There were a handful of us, some of them I knew and another handful of people I’d never met before. I eventually circled around to one conversation with a new friend. We were talking about a topic that I was fairly passionate about and we had some pretty different opinions.
I believed in my heart that, if adopted by my new friend, my point of view would benefit the way that he looked at the world, moved through life, and it impact the world around him both on a personal and a business level.
As we were talking, we kept going point by point and discussing my worldview, his worldview, how they differed, and eventually circled around to a place where, when we left the conversation, this new friend had been substantially persuaded to my point of view. That left me pretty happy because I believed in my heart that we’d had an honest respectful conversation and his new outlook would benefit not only him, but those he served.
Now, there’s something else that was going on during this conversation.
Over a period of years, or honestly decades, I’ve spent a huge amount of time, energy and money studying the human condition, human nature and the way that we process arguments and facts. Put another way, I’ve invested a lot in understanding the psychology of persuasion and learning how to present facts and interactions in a manner that will be more likely to persuade somebody to my point of view.
I’m actually far more effective at this in print than I am in face-to-face conversations, which is probably why, for years, I’ve resorted to print as my prime tool for both expression and persuasion. It also is one of the things that has led me to be reasonably successful writing copy.
And, last week I had the great pleasure of presenting on “writing that moves people to action” as part of an online conference on writing. During the hour or so that I was speaking, I shared a number of principals of persuasion – tools and techniques to take the psychology of persuasion and translate it to print. And, I shared and demonstrated a number of pointed strategies and tactics designed write in a way that persuades people to your opinion, to your argument, or to actually buy a product, service or idea.
The last 15 minutes of that presentation were reserved for Q&A and during that time I got some really great questions diving deeper into some of the strategies and principals. Then, somebody asked an interesting question one that I’ve been asked a whole bunch of times in the past…
Aren’t you just teaching us how to manipulate people in print?
It’s a fascinating question.
The way I answered that question during this call, and the way I’ve answered it in the past, is that the difference between persuasion and manipulation lies largely in underlying intent and desire to create genuine benefit.
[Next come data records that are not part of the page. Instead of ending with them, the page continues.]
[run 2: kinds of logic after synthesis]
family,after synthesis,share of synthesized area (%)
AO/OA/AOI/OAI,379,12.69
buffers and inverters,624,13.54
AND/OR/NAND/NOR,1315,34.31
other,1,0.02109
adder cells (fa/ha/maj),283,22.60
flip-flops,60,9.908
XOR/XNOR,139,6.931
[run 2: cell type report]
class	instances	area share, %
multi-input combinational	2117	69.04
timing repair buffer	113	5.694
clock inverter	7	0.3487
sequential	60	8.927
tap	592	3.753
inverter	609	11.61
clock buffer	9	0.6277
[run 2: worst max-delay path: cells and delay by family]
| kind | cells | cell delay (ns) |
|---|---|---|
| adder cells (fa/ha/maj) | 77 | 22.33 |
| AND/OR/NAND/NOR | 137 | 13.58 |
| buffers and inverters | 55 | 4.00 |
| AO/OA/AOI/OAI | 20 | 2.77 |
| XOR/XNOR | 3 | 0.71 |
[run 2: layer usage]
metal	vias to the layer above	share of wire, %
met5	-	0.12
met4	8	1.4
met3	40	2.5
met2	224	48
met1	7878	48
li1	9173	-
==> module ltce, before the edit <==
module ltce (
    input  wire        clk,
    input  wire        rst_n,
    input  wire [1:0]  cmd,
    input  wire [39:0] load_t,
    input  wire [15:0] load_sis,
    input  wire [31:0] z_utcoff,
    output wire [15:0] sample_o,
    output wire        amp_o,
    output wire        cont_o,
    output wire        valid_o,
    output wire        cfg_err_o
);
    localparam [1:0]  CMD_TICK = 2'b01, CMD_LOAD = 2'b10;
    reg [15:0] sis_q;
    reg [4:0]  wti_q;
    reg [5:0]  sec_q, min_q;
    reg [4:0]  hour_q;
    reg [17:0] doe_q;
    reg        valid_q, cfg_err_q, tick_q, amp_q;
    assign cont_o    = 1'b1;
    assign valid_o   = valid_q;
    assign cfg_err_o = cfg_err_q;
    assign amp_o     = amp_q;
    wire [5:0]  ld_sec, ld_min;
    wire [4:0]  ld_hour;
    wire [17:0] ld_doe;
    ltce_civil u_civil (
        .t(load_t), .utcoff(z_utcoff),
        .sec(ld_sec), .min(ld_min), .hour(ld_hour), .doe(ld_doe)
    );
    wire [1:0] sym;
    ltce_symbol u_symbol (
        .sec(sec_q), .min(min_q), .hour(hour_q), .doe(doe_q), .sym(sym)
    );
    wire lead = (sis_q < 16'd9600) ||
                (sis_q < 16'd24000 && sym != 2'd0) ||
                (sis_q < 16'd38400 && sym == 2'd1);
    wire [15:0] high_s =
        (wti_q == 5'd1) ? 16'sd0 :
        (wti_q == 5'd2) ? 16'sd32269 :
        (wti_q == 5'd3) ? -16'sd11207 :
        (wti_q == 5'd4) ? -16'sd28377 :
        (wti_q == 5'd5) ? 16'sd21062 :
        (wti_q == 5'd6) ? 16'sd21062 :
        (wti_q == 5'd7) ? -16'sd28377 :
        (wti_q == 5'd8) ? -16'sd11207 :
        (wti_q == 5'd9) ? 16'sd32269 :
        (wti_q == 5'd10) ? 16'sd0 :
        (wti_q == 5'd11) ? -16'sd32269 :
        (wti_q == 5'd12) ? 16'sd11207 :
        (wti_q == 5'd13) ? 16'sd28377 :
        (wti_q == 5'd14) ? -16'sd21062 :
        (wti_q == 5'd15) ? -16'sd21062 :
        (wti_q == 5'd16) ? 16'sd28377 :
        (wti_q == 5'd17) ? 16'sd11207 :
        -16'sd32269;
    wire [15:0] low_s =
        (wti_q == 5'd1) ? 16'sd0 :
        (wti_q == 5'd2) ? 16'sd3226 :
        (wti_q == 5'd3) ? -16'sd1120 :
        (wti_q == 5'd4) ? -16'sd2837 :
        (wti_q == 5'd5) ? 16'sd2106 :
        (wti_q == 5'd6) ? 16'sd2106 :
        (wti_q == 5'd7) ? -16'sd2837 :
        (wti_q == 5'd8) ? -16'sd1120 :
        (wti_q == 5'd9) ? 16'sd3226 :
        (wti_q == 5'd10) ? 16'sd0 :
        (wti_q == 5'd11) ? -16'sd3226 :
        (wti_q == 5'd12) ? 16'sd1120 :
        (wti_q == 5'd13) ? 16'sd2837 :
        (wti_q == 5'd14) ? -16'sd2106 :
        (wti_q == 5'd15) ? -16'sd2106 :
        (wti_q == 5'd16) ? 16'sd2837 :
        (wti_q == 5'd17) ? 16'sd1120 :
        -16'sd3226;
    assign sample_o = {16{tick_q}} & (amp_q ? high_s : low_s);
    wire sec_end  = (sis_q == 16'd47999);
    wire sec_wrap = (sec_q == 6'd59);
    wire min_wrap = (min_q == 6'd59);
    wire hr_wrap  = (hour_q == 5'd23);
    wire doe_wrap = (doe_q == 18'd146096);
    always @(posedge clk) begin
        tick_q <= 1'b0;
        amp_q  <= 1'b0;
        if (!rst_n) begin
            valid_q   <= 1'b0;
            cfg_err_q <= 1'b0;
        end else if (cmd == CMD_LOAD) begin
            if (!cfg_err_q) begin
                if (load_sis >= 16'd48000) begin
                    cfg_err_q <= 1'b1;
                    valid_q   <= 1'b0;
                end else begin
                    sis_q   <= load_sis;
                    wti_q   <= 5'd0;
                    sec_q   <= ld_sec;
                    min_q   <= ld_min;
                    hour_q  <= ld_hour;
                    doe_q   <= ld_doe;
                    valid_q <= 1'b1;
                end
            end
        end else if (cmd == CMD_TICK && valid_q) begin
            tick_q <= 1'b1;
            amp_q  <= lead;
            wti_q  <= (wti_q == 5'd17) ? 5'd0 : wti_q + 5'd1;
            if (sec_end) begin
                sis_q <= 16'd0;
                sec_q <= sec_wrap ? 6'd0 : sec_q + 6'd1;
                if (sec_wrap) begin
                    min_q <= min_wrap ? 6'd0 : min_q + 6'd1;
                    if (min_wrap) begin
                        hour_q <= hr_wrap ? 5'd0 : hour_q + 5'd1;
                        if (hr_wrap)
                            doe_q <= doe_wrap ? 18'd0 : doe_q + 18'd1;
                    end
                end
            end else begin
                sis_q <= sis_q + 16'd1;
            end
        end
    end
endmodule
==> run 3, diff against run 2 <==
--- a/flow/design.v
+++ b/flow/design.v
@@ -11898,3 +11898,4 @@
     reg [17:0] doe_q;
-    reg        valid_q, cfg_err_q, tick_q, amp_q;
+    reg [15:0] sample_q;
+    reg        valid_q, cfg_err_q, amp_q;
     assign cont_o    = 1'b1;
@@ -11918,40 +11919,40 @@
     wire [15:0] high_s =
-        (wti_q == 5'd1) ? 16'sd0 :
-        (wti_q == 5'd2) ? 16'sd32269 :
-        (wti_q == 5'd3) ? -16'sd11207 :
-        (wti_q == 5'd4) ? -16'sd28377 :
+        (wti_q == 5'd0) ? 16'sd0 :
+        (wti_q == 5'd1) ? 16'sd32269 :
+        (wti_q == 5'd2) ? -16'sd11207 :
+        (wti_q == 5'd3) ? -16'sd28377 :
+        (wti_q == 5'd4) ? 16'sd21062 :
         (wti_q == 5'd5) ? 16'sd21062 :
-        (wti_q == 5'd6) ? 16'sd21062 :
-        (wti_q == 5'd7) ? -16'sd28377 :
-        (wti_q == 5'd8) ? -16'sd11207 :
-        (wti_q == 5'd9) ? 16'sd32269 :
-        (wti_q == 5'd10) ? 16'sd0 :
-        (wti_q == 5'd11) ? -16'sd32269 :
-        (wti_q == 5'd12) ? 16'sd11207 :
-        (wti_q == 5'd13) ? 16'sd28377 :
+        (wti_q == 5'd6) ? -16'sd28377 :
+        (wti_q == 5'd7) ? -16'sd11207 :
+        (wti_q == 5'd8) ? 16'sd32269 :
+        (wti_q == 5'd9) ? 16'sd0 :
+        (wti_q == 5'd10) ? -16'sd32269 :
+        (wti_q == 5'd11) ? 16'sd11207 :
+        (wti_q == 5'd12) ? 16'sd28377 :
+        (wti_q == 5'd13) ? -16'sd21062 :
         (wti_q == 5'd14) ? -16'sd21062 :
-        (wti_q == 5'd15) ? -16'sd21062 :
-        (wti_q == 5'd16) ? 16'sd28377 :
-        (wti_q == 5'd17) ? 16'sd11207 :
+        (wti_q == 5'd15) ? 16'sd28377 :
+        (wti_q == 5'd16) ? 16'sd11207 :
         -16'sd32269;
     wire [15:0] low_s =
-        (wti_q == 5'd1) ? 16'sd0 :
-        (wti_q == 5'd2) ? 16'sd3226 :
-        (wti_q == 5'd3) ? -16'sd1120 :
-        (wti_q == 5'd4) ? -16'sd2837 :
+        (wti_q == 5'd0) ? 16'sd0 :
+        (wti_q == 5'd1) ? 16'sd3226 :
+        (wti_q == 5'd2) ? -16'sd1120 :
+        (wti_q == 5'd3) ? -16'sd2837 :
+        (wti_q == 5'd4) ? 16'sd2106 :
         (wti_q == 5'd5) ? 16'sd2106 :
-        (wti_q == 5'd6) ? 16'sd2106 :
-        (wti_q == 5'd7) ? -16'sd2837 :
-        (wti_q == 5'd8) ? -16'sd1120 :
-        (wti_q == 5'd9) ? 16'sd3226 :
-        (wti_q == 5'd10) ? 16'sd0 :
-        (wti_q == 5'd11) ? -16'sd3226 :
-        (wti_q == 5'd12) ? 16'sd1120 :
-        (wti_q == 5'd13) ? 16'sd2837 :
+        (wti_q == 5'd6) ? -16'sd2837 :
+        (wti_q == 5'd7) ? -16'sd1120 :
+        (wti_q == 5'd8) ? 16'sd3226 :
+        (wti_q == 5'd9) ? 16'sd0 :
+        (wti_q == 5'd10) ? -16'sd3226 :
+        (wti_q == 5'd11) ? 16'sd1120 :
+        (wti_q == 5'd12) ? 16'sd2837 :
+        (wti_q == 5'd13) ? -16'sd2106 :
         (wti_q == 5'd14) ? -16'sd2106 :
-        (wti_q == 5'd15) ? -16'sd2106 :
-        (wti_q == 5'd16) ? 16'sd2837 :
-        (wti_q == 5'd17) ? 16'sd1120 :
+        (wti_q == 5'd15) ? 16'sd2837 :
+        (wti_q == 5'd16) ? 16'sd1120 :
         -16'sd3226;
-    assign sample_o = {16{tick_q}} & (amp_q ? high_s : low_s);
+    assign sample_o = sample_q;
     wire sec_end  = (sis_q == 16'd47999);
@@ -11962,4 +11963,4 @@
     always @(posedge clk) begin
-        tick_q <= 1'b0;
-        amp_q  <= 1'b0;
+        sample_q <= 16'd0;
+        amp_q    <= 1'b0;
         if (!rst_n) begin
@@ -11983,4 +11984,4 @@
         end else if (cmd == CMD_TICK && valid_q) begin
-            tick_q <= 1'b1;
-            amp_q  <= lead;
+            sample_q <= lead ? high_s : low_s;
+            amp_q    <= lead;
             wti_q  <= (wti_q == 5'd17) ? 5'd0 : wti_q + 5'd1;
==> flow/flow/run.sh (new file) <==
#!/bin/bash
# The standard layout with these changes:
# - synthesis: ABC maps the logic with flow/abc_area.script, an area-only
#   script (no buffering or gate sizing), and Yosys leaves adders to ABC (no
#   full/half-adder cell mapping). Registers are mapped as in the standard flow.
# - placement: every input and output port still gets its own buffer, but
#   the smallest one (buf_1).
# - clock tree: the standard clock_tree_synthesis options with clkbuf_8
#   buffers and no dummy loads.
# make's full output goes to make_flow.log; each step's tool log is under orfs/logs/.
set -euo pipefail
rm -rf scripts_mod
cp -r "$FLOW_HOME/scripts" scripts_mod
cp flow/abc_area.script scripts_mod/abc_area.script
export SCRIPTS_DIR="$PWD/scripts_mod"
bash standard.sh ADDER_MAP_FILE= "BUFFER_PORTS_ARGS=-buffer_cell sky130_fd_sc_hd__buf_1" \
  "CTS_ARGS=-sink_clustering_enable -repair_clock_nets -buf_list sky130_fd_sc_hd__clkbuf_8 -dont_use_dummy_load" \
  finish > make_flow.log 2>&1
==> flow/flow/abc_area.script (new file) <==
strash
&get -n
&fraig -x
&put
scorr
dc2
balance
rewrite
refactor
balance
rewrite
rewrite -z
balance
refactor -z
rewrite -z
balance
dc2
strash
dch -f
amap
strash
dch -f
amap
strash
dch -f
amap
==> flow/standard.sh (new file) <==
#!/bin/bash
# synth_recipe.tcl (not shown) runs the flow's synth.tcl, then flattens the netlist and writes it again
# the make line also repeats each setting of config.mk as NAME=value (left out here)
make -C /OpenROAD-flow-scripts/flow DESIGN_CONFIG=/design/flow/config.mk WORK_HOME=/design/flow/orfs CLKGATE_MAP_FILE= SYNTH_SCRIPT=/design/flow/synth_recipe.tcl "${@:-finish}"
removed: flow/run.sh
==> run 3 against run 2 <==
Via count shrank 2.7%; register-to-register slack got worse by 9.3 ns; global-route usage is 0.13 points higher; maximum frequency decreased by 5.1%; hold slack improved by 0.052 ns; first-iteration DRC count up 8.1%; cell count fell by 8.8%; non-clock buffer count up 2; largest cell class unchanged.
Background: an optimization exercise with open tools, aiming at small area, a short achievable clock period and few clock cycles per item. Do not read the settings as production practice.
In this exercise RTL edits were held to simulation tests only and were not proved equivalent to the original.
Power and IR drop assume default switching activity.

## flow/run.sh

```bash
#!/bin/bash
# synth_recipe.tcl (not shown) runs the flow's synth.tcl, then flattens the netlist and writes it again
# the make line also repeats each setting of config.mk as NAME=value (left out here)
make -C /OpenROAD-flow-scripts/flow DESIGN_CONFIG=/design/flow/config.mk WORK_HOME=/design/flow/orfs CLKGATE_MAP_FILE= SYNTH_SCRIPT=/design/flow/synth_recipe.tcl finish
```

## flow/config.mk

```make
export PLATFORM = sky130hd
export DESIGN_NAME = filter_core
export DESIGN_NICKNAME = filter_core
export VERILOG_FILES = /design/flow/design.v
export SDC_FILE = /design/flow/constraint.sdc
export NUM_CORES = 4
export LEC_CHECK = 0
export CAP_MARGIN = 20
export CORE_MARGIN = 2
export CORE_UTILIZATION = 40
export SETUP_SLACK_MARGIN = 5
export SLEW_MARGIN = 20
```

## flow/constraint.sdc

```tcl
create_clock -name core_clock -period 12.0 [get_ports {clk}]
set_input_delay 2.4000 -clock core_clock [delete_from_list [all_inputs] [get_ports {clk}]]
set_output_delay 2.4000 -clock core_clock [all_outputs]
set_load 0.01 [all_outputs]
```
From an optimization exercise on the open Yosys and OpenROAD flow, aimed at small area, a short achievable clock period and few clock cycles; shortcuts taken in it are not production practice.
The RTL was checked by simulation tests, not by an equivalence proof against the original design.
Power figures rest on the tool's default switching activity, not on a simulated workload.

==> flow/design.v (excerpt) <==
module simplecpu (
    input  wire        clk,
    input  wire        rst,
    output wire        mem_req,
    output wire        mem_we,
    output wire [15:0] mem_addr,
    output wire [7:0]  mem_wdata,
    input  wire        mem_ready,
    input  wire [7:0]  mem_rdata,
    output wire        out_valid,
    output wire [7:0]  out_data,
    output wire        in_req,
    input  wire        in_ack,
    input  wire [7:0]  in_data,
    output wire        halted,
    output wire [1:0]  fault,
    input  wire [3:0]  dbg_sel,
    output reg  [15:0] dbg_data
);
    localparam [7:0] OP_NOP  = 8'h00, OP_LDI  = 8'h01, OP_LDM  = 8'h02,
                     OP_ST   = 8'h03, OP_MOV  = 8'h04, OP_PUSH = 8'h05,
                     OP_POP  = 8'h06, OP_ADD  = 8'h10, OP_ADDI = 8'h11,
                     OP_SUB  = 8'h12, OP_SUBI = 8'h13, OP_MUL  = 8'h14,
                     OP_DIV  = 8'h15, OP_INC  = 8'h16, OP_DEC  = 8'h17,
                     OP_AND  = 8'h20, OP_OR   = 8'h21, OP_XOR  = 8'h22,
                     OP_NOT  = 8'h23, OP_SHL  = 8'h24, OP_SHR  = 8'h25,
                     OP_CMP  = 8'h30, OP_CMPI = 8'h31, OP_JMP  = 8'h40,
                     OP_JZ   = 8'h41, OP_JNZ  = 8'h42, OP_JC   = 8'h43,
                     OP_JNC  = 8'h44, OP_CALL = 8'h45, OP_RET  = 8'h46,
  ...
Size: roughly 280 flip-flops, about 79 I/O pins.
==> flow/config.mk <==
export PLATFORM = sky130hd
export DESIGN_NAME = simplecpu
export DESIGN_NICKNAME = simplecpu
export VERILOG_FILES = /design/flow/design.v
export SDC_FILE = /design/flow/constraint.sdc
export NUM_CORES = 4
export LEC_CHECK = 0
export CAP_MARGIN = 10
export CORE_MARGIN = 2
export CORE_UTILIZATION = 45
export SETUP_SLACK_MARGIN = 5
export SLEW_MARGIN = 10
==> flow/constraint.sdc <==
create_clock -name core_clock -period 11.0 [get_ports {clk}]
set_input_delay 2.2000 -clock core_clock [delete_from_list [all_inputs] [get_ports {clk}]]
set_output_delay 2.2000 -clock core_clock [all_outputs]
set_load 0.01 [all_outputs]
standard.sh (not shown) runs the stock make flow with config.mk's settings and CLKGATE_MAP_FILE= SYNTH_SCRIPT=/design/flow/synth_recipe.tcl, a recipe that flattens the netlist after the stock synthesis.
==> flow/flow/run.sh <==
#!/bin/bash
# Layout flow: the standard ORFS flow (standard.sh), except that synthesis
# maps the logic with ABC's area-oriented mapper (strash; dc2; dc2; &get -n; &dch; &nf -a; &put; topo)
# instead of ORFS's delay-oriented script. Everything else in synthesis (the
# yosys passes, register mapping, naming) is ORFS's and the standard flow's own script, so
# the registers are exactly those of the standard synthesis.
set -euo pipefail
W=$(pwd)

# ORFS's scripts, with only the ABC area script replaced
rm -rf "$W/scripts_area"
mkdir -p "$W/scripts_area"
cp -r "$FLOW_HOME/scripts/." "$W/scripts_area/"
printf 'strash\ndc2\ndc2\n&get -n\n&dch\n&nf -a\n&put\ntopo\n' > "$W/scripts_area/abc_area.script"

# synthesis (the standard flow's synthesis script, ORFS synth.tcl, area mapping)
make -C "$FLOW_HOME" DESIGN_CONFIG="$W/config.mk" WORK_HOME="$W/orfs" \
    CLKGATE_MAP_FILE= SYNTH_SCRIPT="$W/synth_recipe.tcl" \
    SCRIPTS_DIR="$W/scripts_area" ABC_AREA=1 synth > "$W/synth_make.log" 2>&1

# the rest of the layout: the standard flow from floorplan to finish,
# which also writes out/final.def
bash "$W/standard.sh" finish > "$W/layout_make.log" 2>&1
The baseline ran to the end with no violations.
Testbench counts at the start, summed over its fixed seeds: cycles 451,283.
Edit:
--- a/flow/flow/run.sh
+++ b/flow/flow/run.sh
@@ -2,3 +2,3 @@
 # Layout flow: the standard ORFS flow (standard.sh), except that synthesis
-# maps the logic with ABC's area-oriented mapper (strash; dc2; dc2; &get -n; &dch; &nf -a; &put; topo)
+# maps the logic with ABC's area-oriented mapper (strash; dc2; &get -n; &dch; &nf -a; &put; topo)
 # instead of ORFS's delay-oriented script. Everything else in synthesis (the
@@ -13,3 +13,3 @@
 cp -r "$FLOW_HOME/scripts/." "$W/scripts_area/"
-printf 'strash\ndc2\ndc2\n&get -n\n&dch\n&nf -a\n&put\ntopo\n' > "$W/scripts_area/abc_area.script"
+printf 'strash\ndc2\n&get -n\n&dch\n&nf -a\n&put\ntopo\n' > "$W/scripts_area/abc_area.script"
 
=>
- The changed run ran to the end with no violations
- clock-buffer cell count decreases by 2
- cell area increases slightly
- clock skew decreases by 0.015 ns
- critical path depth goes up by 7
- non-clock buffer count goes up by 47
- via count rises by a few percent
- fmax came out lower by a few percent
- routed wire length went up by a few percent
Edit:
==> flow/run.sh (new file) <==
#!/bin/bash
# synth_recipe.tcl (not shown) runs the flow's synth.tcl, then flattens the netlist and writes it again
# the make line also repeats each setting of config.mk as NAME=value (left out here)
make -C /OpenROAD-flow-scripts/flow DESIGN_CONFIG=/design/flow/config.mk WORK_HOME=/design/flow/orfs CLKGATE_MAP_FILE= SYNTH_SCRIPT=/design/flow/synth_recipe.tcl finish
--- a/flow/config.mk
+++ b/flow/config.mk
@@ -9,3 +9,3 @@
 export CORE_MARGIN = 2
-export CORE_UTILIZATION = 45
+export CORE_UTILIZATION = 40
 export SETUP_SLACK_MARGIN = 5
removed: flow/flow/run.sh
removed: flow/standard.sh
The new run produced a clean layout; total power came out higher by a few percent; core utilization came out lower by 8.8 points; first-iteration DRC count came out lower by roughly a tenth; combinational power came out higher by a few percent; fmax came out higher by a few percent; routed wire length came out higher by about a fifth; global-route usage came out lower by 5.0 points; area after synthesis came out higher by roughly a tenth.
Edit:
==> flow/flow/run.sh (new file) <==
#!/bin/bash
# Layout flow: the standard ORFS flow (standard.sh), except that synthesis
# maps the logic with ABC's area-oriented mapper (strash; &get -n; &dch; &nf -a; &put; topo)
# instead of ORFS's delay-oriented script. Everything else in synthesis (the
# yosys passes, register mapping, naming) is ORFS's and the standard flow's own script, so
# the registers are exactly those of the standard synthesis.
set -euo pipefail
W=$(pwd)

# ORFS's scripts, with only the ABC area script replaced
rm -rf "$W/scripts_area"
mkdir -p "$W/scripts_area"
cp -r "$FLOW_HOME/scripts/." "$W/scripts_area/"
printf 'strash\n&get -n\n&dch\n&nf -a\n&put\ntopo\n' > "$W/scripts_area/abc_area.script"

# synthesis (the standard flow's synthesis script, ORFS synth.tcl, area mapping)
make -C "$FLOW_HOME" DESIGN_CONFIG="$W/config.mk" WORK_HOME="$W/orfs" \
    CLKGATE_MAP_FILE= SYNTH_SCRIPT="$W/synth_recipe.tcl" \
    SCRIPTS_DIR="$W/scripts_area" ABC_AREA=1 synth > "$W/synth_make.log" 2>&1

# the rest of the layout: the standard flow from floorplan to finish,
# which also writes out/final.def
bash "$W/standard.sh" finish > "$W/layout_make.log" 2>&1
==> flow/standard.sh (new file) <==
#!/bin/bash
# synth_recipe.tcl (not shown) runs the flow's synth.tcl, then flattens the netlist and writes it again
# the make line also repeats each setting of config.mk as NAME=value (left out here)
make -C /OpenROAD-flow-scripts/flow DESIGN_CONFIG=/design/flow/config.mk WORK_HOME=/design/flow/orfs CLKGATE_MAP_FILE= SYNTH_SCRIPT=/design/flow/synth_recipe.tcl "${@:-finish}"
--- a/flow/config.mk
+++ b/flow/config.mk
@@ -9,3 +9,3 @@
 export CORE_MARGIN = 2
-export CORE_UTILIZATION = 40
+export CORE_UTILIZATION = 45
 export SETUP_SLACK_MARGIN = 5
removed: flow/run.sh
Clock-buffer cell count goes down by 4.
Global-route usage rises by 6.3 points.
Total power drops by a few percent.
Synthesized area fell by roughly a tenth.
Setup slack gains 0.048 ns.

==> port drivers added, routing unchanged <==
The results above use ideal ports. As a check the final layouts listed here were re-extracted and re-timed, cells and wires unchanged.
Step 1 assumes that a clkbuf_16 drives the clock port and a buf_2 every other input.
Step 2 times the ports against the registers' clock, not the clock port: input delays grow and output delays shrink by t, the midpoint of the rising clock arrivals with the driver on.
a / b / c = no drivers / after step 1 / after step 2; a / b = the first two.
run	shift t [ns]	slack for setup (ns)	slew at the worst register clock pin (ns)	worst slew at a driven data input, ns
the first run	0.627	4.987 / 4.964 / 4.636	0.07 / 0.07	0.07
the second run	0.631	4.614 / 4.614 / 4.614	0.07 / 0.07	0.06
the third run	0.633	4.915 / 4.905 / 4.915	0.07 / 0.07	0.05
the fourth run	0.629	4.963 / 4.904 / 4.863	0.07 / 0.07	0.04
After both steps setup and hold are still met in every run listed. For the first run, which loses most, drivers alone change the setup slack by -0.023 ns; drivers and shift together by -0.351 ns.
Understanding how people form opinions, arguments and present and integrate facts into their mental models is mission-critical in your ability to convince anybody to buy into an idea and then act on that idea. That’s the essence of persuasion.
The difference between persuasion and manipulation lies in:
1) The intent behind your desire to persuade that person,
2) The truthfulness and transparency of the process, and
3) The net benefit or impact on that person
Manipulation implies persuasion with the intent to fool, control or contrive the person on the other side of the conversation into doing something, believing something, or buying into something that leaves them either harmed or without benefit.
It may also imply that you are concealing a desire to move them to your point of view in a way that will benefit you. And if this benefit were disclosed, that revelation would make the other person far less receptive to your message because it would either:
- Demonstrate a strong bias towards their lack of benefit in the exchange,
- Demonstrate an ulterior motive for the attempt at persuasion, often driven by one-sided benefit, or
- Some combination of both.
So for example, let’s say I was selling somebody a car and I had all of my tools of persuasion and strategies. That person walked into my dealership and it was apparent, with a family of six kids, they were looking for and genuinely needed a family-sized, affordable vehicle.
But, I then leveraged all of my persuasive abilities to convince the parent that he shouldn’t be buying a mini van but rather a two-seater convertible to reclaim his youth, and in doing so, teach his children how important it is to stay true to their youthful ideals, knowing full well that I would make twice the commission on that car and it was completely unsuitable for them.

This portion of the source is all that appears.